## Problem
Return the data below exactly, but only from the line containing "export DESIGN_NICKNAME = alu_top" through the line containing "run C: changes", with both of those lines included.

:::::

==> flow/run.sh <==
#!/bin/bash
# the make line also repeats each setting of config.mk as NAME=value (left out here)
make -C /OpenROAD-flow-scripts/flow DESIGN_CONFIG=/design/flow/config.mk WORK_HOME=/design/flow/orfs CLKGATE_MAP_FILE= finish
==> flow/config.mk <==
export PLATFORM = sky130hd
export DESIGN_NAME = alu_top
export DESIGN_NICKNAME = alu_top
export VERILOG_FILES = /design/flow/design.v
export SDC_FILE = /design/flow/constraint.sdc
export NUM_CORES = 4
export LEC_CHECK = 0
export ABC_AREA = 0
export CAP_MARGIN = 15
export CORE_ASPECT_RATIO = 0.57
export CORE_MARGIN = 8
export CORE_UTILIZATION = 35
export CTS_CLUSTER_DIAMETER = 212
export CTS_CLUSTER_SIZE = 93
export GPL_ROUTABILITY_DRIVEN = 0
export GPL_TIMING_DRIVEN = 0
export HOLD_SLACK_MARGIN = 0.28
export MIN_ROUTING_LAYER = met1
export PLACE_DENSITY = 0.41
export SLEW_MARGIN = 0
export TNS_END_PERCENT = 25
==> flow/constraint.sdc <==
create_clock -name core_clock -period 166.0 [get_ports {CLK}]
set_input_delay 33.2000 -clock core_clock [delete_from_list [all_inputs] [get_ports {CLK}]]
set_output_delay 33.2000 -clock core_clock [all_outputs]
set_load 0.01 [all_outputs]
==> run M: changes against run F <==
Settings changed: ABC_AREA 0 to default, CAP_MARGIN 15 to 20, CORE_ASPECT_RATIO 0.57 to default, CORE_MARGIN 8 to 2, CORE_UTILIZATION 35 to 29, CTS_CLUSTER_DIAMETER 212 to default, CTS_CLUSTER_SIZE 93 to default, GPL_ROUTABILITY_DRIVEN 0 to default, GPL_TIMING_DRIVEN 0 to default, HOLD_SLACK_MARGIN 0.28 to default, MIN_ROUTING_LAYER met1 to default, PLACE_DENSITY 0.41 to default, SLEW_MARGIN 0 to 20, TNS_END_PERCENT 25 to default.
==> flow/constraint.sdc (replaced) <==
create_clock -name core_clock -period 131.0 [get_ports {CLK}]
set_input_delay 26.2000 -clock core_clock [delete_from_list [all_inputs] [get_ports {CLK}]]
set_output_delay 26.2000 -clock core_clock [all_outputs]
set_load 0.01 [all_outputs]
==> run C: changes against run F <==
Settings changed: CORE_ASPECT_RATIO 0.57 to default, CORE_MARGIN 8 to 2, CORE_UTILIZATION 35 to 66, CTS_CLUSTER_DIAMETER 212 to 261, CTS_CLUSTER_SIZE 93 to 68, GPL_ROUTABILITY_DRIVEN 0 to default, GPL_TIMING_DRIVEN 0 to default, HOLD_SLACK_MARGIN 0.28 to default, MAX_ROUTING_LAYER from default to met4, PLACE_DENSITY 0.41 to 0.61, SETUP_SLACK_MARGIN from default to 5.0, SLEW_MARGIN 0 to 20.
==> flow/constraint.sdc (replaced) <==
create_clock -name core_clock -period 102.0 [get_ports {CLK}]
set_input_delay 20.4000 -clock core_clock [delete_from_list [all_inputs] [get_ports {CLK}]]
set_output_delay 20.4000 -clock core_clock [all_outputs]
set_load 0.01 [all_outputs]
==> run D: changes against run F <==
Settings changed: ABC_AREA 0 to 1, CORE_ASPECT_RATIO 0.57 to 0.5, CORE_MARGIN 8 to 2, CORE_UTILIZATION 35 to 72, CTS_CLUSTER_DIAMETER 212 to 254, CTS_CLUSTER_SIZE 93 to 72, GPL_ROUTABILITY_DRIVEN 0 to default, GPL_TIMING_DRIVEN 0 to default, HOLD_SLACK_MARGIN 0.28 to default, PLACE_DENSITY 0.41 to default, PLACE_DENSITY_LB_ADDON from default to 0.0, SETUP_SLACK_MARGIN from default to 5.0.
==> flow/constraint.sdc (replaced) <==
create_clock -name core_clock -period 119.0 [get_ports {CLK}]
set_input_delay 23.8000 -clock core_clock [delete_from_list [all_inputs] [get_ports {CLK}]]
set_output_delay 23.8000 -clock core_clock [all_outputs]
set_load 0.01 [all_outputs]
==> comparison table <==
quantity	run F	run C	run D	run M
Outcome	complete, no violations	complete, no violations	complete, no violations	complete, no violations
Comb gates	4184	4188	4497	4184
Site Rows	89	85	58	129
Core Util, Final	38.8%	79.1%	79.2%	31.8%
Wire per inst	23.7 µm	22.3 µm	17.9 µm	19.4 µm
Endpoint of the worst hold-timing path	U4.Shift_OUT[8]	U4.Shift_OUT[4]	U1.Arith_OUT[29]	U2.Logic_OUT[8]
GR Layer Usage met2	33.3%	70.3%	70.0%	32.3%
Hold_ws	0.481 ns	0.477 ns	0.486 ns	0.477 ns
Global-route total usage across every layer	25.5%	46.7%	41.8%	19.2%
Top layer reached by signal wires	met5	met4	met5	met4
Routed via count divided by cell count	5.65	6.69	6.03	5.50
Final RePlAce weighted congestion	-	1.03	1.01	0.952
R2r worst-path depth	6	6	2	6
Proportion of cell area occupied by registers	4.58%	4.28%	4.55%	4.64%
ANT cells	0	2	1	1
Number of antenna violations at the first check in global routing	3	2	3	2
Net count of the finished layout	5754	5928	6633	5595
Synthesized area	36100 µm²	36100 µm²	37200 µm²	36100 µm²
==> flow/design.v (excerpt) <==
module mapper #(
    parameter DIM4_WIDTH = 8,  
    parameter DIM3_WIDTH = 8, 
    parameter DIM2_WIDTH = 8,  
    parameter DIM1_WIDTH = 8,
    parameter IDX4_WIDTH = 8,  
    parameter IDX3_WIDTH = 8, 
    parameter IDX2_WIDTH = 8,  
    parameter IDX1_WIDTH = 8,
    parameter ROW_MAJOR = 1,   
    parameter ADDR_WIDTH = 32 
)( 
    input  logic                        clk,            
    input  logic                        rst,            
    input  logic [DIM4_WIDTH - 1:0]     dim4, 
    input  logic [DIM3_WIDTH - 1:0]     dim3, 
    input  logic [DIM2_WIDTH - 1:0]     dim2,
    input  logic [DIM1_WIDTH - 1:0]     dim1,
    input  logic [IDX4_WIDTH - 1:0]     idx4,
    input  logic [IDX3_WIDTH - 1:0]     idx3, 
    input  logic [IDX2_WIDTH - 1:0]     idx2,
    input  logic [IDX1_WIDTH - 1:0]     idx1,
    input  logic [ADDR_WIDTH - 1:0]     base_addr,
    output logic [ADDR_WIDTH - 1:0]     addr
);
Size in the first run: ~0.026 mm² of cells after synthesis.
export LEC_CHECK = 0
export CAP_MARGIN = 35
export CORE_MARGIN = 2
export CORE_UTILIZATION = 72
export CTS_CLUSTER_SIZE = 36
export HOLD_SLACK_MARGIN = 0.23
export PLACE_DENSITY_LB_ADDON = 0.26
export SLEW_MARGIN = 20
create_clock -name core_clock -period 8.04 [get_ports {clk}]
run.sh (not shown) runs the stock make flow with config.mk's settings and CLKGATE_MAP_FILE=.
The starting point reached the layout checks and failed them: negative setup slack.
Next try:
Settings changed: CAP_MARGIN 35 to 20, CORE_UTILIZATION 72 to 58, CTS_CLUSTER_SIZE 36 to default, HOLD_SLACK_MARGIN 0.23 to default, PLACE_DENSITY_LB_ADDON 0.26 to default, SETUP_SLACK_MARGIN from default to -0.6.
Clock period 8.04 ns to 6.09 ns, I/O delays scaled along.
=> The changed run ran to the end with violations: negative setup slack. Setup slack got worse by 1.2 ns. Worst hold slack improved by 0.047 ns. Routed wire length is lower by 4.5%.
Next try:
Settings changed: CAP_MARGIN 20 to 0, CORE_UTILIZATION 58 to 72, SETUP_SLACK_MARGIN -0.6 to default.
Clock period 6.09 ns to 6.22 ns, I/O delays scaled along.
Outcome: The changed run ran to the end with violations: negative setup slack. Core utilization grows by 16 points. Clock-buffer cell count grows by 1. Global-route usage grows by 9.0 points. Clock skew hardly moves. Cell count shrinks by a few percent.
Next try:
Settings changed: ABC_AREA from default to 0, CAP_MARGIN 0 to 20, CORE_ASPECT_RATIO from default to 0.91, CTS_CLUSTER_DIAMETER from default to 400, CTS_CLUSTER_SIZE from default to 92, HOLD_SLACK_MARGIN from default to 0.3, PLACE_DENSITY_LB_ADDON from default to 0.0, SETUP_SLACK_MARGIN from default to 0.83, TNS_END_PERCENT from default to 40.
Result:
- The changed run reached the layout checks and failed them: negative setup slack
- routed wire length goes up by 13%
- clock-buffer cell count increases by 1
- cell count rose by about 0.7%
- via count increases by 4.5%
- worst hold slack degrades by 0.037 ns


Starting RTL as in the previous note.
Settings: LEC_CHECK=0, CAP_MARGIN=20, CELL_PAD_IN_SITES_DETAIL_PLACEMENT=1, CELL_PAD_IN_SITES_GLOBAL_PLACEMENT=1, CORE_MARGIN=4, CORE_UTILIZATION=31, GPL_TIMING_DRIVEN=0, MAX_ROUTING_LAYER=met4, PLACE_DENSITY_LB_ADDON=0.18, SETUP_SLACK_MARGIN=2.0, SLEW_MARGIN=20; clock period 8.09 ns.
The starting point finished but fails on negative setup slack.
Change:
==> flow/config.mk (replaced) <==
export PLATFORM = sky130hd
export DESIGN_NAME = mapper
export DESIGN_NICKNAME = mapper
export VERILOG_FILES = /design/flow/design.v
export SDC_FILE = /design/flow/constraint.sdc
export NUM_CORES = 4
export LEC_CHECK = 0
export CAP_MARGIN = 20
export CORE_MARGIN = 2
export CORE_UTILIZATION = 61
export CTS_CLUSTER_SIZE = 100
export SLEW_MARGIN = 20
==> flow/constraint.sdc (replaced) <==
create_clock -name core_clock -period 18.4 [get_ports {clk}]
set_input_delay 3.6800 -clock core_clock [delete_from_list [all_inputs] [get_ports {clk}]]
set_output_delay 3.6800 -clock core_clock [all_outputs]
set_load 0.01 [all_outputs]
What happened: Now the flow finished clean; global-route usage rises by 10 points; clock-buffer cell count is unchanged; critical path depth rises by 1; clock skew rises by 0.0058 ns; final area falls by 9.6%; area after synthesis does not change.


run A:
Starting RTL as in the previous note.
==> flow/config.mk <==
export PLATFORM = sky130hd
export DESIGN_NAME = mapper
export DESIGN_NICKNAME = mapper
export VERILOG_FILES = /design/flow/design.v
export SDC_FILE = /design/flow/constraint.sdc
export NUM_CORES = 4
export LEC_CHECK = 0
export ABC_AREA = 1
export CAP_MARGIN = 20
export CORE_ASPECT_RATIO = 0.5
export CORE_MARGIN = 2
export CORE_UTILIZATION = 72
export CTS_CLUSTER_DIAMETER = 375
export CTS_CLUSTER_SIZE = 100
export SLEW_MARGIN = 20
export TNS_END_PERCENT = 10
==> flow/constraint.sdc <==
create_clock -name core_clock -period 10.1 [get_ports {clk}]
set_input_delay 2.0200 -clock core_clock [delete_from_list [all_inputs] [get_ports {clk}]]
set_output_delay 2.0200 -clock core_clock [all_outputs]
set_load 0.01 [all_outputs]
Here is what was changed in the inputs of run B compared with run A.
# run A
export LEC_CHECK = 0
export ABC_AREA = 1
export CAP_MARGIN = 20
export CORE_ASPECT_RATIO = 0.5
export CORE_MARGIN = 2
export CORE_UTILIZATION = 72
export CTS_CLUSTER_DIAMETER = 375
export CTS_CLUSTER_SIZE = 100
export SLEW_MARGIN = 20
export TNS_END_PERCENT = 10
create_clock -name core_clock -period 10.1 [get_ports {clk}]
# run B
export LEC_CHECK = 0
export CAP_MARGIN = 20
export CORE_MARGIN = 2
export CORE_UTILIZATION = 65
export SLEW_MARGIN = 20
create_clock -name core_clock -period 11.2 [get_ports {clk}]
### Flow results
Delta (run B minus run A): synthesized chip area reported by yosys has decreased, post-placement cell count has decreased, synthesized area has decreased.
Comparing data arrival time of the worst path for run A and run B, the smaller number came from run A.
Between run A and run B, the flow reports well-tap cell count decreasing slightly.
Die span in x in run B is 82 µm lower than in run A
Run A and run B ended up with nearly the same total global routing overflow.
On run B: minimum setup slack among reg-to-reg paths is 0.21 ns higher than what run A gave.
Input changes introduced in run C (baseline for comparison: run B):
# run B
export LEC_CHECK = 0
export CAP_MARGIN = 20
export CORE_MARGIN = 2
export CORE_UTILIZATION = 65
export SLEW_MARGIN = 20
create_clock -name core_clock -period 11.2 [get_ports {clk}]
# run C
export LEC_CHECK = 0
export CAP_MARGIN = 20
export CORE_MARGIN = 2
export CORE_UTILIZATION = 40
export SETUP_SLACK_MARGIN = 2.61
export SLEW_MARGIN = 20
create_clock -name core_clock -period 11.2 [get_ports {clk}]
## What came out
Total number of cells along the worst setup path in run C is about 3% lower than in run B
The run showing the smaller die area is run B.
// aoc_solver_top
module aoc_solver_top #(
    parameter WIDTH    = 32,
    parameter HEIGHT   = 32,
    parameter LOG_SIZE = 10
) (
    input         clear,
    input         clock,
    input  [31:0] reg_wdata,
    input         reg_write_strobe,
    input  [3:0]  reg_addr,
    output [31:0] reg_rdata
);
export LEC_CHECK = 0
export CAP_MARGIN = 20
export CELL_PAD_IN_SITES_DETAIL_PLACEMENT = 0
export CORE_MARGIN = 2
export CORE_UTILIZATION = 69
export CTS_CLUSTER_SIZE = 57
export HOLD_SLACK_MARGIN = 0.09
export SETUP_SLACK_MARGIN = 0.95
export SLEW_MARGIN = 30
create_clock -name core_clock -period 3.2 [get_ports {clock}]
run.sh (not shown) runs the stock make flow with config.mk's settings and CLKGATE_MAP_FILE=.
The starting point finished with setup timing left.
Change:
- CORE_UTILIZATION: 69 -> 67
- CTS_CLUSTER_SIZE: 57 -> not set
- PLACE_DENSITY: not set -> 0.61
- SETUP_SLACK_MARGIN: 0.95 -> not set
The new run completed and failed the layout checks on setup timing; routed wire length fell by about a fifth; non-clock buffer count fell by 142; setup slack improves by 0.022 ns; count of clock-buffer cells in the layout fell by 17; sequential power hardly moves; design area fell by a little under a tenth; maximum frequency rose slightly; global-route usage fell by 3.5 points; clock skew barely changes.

:::::

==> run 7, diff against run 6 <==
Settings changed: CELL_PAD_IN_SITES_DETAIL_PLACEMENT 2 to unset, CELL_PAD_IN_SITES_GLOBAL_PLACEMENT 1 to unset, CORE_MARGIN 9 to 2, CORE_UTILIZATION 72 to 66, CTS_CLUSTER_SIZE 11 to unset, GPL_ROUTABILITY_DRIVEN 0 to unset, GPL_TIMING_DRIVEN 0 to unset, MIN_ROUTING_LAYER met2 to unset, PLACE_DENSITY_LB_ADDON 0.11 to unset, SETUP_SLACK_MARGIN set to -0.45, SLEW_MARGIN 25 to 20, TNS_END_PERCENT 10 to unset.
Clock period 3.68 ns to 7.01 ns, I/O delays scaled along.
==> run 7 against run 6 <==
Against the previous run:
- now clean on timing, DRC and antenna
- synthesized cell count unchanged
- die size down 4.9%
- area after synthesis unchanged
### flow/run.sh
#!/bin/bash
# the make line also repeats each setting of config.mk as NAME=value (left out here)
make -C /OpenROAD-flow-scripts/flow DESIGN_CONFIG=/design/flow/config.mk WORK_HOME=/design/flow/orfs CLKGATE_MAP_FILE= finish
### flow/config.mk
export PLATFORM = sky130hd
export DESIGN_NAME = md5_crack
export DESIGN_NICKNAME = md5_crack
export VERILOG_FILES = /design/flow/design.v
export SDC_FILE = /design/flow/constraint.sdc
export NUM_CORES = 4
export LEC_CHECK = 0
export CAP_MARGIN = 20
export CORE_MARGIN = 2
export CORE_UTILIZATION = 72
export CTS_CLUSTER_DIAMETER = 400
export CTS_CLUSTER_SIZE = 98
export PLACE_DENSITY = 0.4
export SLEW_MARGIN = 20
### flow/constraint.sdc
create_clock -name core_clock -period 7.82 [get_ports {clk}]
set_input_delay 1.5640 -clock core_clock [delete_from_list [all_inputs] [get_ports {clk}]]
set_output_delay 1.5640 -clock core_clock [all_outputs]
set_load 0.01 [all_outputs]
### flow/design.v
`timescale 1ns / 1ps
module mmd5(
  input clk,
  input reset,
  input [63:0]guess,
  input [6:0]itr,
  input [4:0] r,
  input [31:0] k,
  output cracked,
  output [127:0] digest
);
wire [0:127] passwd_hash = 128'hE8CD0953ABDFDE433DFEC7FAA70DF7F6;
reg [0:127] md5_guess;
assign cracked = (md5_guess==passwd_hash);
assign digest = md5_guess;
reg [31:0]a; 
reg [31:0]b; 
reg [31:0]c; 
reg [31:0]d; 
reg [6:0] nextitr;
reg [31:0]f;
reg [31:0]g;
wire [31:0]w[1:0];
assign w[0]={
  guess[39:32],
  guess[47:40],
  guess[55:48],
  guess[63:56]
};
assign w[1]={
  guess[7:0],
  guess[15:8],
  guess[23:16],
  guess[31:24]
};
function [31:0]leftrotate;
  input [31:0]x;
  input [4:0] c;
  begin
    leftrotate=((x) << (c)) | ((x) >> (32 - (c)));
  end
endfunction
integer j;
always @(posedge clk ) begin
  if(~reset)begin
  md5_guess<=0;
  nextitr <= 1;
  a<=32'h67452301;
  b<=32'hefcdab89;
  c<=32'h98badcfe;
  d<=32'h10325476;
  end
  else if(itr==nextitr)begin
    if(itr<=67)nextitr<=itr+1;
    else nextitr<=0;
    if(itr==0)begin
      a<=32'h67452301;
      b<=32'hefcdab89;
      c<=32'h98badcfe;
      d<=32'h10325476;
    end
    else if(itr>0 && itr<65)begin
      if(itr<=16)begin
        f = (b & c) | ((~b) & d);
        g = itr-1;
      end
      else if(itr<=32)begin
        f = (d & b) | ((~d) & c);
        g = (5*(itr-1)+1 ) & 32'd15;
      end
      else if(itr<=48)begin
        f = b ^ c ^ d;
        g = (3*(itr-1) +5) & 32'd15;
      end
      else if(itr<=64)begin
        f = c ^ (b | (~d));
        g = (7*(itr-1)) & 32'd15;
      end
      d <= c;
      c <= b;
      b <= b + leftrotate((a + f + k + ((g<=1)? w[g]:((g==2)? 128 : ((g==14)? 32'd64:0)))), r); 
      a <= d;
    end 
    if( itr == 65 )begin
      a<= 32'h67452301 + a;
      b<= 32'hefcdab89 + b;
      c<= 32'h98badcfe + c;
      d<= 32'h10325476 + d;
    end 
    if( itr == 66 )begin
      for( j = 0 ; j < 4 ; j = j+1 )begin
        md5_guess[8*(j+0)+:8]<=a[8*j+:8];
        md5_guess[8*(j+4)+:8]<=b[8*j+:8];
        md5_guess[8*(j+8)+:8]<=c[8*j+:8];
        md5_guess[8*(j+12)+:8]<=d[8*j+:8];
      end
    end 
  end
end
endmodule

:::::

## Reply to the task
export DESIGN_NICKNAME = alu_top
export VERILOG_FILES = /design/flow/design.v
export SDC_FILE = /design/flow/constraint.sdc
export NUM_CORES = 4
export LEC_CHECK = 0
export ABC_AREA = 0
export CAP_MARGIN = 15
export CORE_ASPECT_RATIO = 0.57
export CORE_MARGIN = 8
export CORE_UTILIZATION = 35
export CTS_CLUSTER_DIAMETER = 212
export CTS_CLUSTER_SIZE = 93
export GPL_ROUTABILITY_DRIVEN = 0
export GPL_TIMING_DRIVEN = 0
export HOLD_SLACK_MARGIN = 0.28
export MIN_ROUTING_LAYER = met1
export PLACE_DENSITY = 0.41
export SLEW_MARGIN = 0
export TNS_END_PERCENT = 25
==> flow/constraint.sdc <==
create_clock -name core_clock -period 166.0 [get_ports {CLK}]
set_input_delay 33.2000 -clock core_clock [delete_from_list [all_inputs] [get_ports {CLK}]]
set_output_delay 33.2000 -clock core_clock [all_outputs]
set_load 0.01 [all_outputs]
==> run M: changes against run F <==
Settings changed: ABC_AREA 0 to default, CAP_MARGIN 15 to 20, CORE_ASPECT_RATIO 0.57 to default, CORE_MARGIN 8 to 2, CORE_UTILIZATION 35 to 29, CTS_CLUSTER_DIAMETER 212 to default, CTS_CLUSTER_SIZE 93 to default, GPL_ROUTABILITY_DRIVEN 0 to default, GPL_TIMING_DRIVEN 0 to default, HOLD_SLACK_MARGIN 0.28 to default, MIN_ROUTING_LAYER met1 to default, PLACE_DENSITY 0.41 to default, SLEW_MARGIN 0 to 20, TNS_END_PERCENT 25 to default.
==> flow/constraint.sdc (replaced) <==
create_clock -name core_clock -period 131.0 [get_ports {CLK}]
set_input_delay 26.2000 -clock core_clock [delete_from_list [all_inputs] [get_ports {CLK}]]
set_output_delay 26.2000 -clock core_clock [all_outputs]
set_load 0.01 [all_outputs]
==> run C: changes against run F <==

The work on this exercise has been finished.